→ **Exercise description**:
Please quote exactly the opening lines of the data, from the first line to the one where "crit_path_end_kind = register" appears.

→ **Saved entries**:

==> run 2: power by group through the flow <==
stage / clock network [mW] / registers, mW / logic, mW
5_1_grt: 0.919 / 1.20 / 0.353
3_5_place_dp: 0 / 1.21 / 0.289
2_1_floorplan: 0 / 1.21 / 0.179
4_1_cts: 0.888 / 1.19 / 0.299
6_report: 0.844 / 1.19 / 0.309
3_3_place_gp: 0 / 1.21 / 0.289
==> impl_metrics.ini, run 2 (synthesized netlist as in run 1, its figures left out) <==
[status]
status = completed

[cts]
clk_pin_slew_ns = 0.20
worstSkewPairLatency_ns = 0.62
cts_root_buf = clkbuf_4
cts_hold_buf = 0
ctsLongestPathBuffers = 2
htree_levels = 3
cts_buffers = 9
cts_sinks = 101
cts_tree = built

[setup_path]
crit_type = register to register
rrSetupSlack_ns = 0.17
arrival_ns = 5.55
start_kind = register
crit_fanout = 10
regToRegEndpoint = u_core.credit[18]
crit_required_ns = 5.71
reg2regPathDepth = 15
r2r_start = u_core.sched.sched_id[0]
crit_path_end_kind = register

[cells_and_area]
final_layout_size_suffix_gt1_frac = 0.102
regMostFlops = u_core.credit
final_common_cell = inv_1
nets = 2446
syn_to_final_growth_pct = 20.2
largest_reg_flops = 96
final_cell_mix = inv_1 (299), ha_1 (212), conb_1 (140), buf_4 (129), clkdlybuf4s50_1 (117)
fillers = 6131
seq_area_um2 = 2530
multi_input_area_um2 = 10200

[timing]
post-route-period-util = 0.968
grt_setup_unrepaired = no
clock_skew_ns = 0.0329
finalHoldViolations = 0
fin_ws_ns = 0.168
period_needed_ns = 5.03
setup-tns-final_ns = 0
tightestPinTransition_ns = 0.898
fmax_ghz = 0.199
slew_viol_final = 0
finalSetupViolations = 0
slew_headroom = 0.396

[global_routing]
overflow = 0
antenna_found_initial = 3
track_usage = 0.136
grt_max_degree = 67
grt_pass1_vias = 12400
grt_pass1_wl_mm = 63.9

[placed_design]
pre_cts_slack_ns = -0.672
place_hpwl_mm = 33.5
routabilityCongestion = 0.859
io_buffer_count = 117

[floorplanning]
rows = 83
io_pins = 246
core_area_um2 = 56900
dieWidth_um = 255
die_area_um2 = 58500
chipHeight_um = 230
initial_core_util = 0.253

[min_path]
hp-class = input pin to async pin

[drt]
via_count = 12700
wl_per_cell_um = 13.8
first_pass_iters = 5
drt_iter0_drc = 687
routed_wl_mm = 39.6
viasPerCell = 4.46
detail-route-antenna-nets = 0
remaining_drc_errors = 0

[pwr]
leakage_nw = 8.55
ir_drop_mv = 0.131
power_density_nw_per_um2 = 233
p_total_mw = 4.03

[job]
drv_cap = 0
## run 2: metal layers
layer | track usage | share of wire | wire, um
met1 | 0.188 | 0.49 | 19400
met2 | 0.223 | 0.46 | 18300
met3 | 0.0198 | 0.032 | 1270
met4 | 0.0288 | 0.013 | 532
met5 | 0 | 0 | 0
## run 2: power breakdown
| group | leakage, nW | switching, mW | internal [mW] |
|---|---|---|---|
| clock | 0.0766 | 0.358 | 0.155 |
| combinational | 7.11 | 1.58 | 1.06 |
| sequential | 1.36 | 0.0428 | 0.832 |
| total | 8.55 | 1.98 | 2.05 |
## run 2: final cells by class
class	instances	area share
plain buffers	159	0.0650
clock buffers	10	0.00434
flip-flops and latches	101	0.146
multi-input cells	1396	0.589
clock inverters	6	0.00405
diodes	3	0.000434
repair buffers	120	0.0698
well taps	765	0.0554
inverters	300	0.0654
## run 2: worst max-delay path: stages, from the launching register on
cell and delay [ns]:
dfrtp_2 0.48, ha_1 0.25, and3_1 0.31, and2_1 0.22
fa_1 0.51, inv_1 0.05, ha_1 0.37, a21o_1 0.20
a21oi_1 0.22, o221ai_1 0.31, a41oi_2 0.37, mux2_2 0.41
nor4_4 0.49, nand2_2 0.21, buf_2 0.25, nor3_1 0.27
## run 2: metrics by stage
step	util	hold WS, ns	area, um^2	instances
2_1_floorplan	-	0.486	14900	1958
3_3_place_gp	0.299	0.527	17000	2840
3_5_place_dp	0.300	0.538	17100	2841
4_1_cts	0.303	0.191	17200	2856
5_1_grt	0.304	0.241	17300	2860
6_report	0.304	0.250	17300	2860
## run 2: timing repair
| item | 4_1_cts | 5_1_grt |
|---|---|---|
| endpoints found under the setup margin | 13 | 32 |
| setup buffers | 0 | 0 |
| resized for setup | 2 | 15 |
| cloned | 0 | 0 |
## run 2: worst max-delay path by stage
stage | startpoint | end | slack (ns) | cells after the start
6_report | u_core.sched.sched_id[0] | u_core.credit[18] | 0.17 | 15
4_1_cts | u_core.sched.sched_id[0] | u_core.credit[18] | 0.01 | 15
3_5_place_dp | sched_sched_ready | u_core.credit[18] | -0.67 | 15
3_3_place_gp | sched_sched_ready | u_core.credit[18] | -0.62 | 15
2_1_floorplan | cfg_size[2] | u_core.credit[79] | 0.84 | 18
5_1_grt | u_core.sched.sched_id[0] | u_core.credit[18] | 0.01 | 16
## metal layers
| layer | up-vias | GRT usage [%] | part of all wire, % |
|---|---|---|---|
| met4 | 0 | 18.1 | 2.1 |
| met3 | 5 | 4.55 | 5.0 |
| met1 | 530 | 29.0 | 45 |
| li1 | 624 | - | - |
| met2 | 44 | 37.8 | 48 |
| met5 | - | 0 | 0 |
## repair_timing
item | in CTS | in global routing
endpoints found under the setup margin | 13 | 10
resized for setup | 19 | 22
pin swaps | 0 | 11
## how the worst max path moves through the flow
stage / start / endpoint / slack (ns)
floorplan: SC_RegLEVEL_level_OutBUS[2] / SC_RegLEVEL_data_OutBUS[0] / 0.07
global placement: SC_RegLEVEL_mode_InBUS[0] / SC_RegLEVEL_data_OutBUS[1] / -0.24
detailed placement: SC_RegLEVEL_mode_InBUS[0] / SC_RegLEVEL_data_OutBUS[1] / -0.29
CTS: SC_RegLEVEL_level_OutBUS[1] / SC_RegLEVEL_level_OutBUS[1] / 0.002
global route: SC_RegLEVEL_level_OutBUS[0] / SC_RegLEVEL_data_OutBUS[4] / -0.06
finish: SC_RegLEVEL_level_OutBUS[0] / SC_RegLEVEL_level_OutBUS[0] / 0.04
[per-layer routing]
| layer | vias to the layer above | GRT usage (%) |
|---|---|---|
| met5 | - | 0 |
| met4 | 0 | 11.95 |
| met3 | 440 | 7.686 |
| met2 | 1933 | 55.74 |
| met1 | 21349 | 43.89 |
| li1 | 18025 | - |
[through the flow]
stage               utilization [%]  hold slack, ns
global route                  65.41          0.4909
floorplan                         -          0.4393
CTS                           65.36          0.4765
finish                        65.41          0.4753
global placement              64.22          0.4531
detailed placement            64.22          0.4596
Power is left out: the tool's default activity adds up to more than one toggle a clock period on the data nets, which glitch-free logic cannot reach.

→ **Answer area**:
==> run 2: power by group through the flow <==
stage / clock network [mW] / registers, mW / logic, mW
5_1_grt: 0.919 / 1.20 / 0.353
3_5_place_dp: 0 / 1.21 / 0.289
2_1_floorplan: 0 / 1.21 / 0.179
4_1_cts: 0.888 / 1.19 / 0.299
6_report: 0.844 / 1.19 / 0.309
3_3_place_gp: 0 / 1.21 / 0.289
==> impl_metrics.ini, run 2 (synthesized netlist as in run 1, its figures left out) <==
[status]
status = completed

[cts]
clk_pin_slew_ns = 0.20
worstSkewPairLatency_ns = 0.62
cts_root_buf = clkbuf_4
cts_hold_buf = 0
ctsLongestPathBuffers = 2
htree_levels = 3
cts_buffers = 9
cts_sinks = 101
cts_tree = built

[setup_path]
crit_type = register to register
rrSetupSlack_ns = 0.17
arrival_ns = 5.55
start_kind = register
crit_fanout = 10
regToRegEndpoint = u_core.credit[18]
crit_required_ns = 5.71
reg2regPathDepth = 15
r2r_start = u_core.sched.sched_id[0]
crit_path_end_kind = register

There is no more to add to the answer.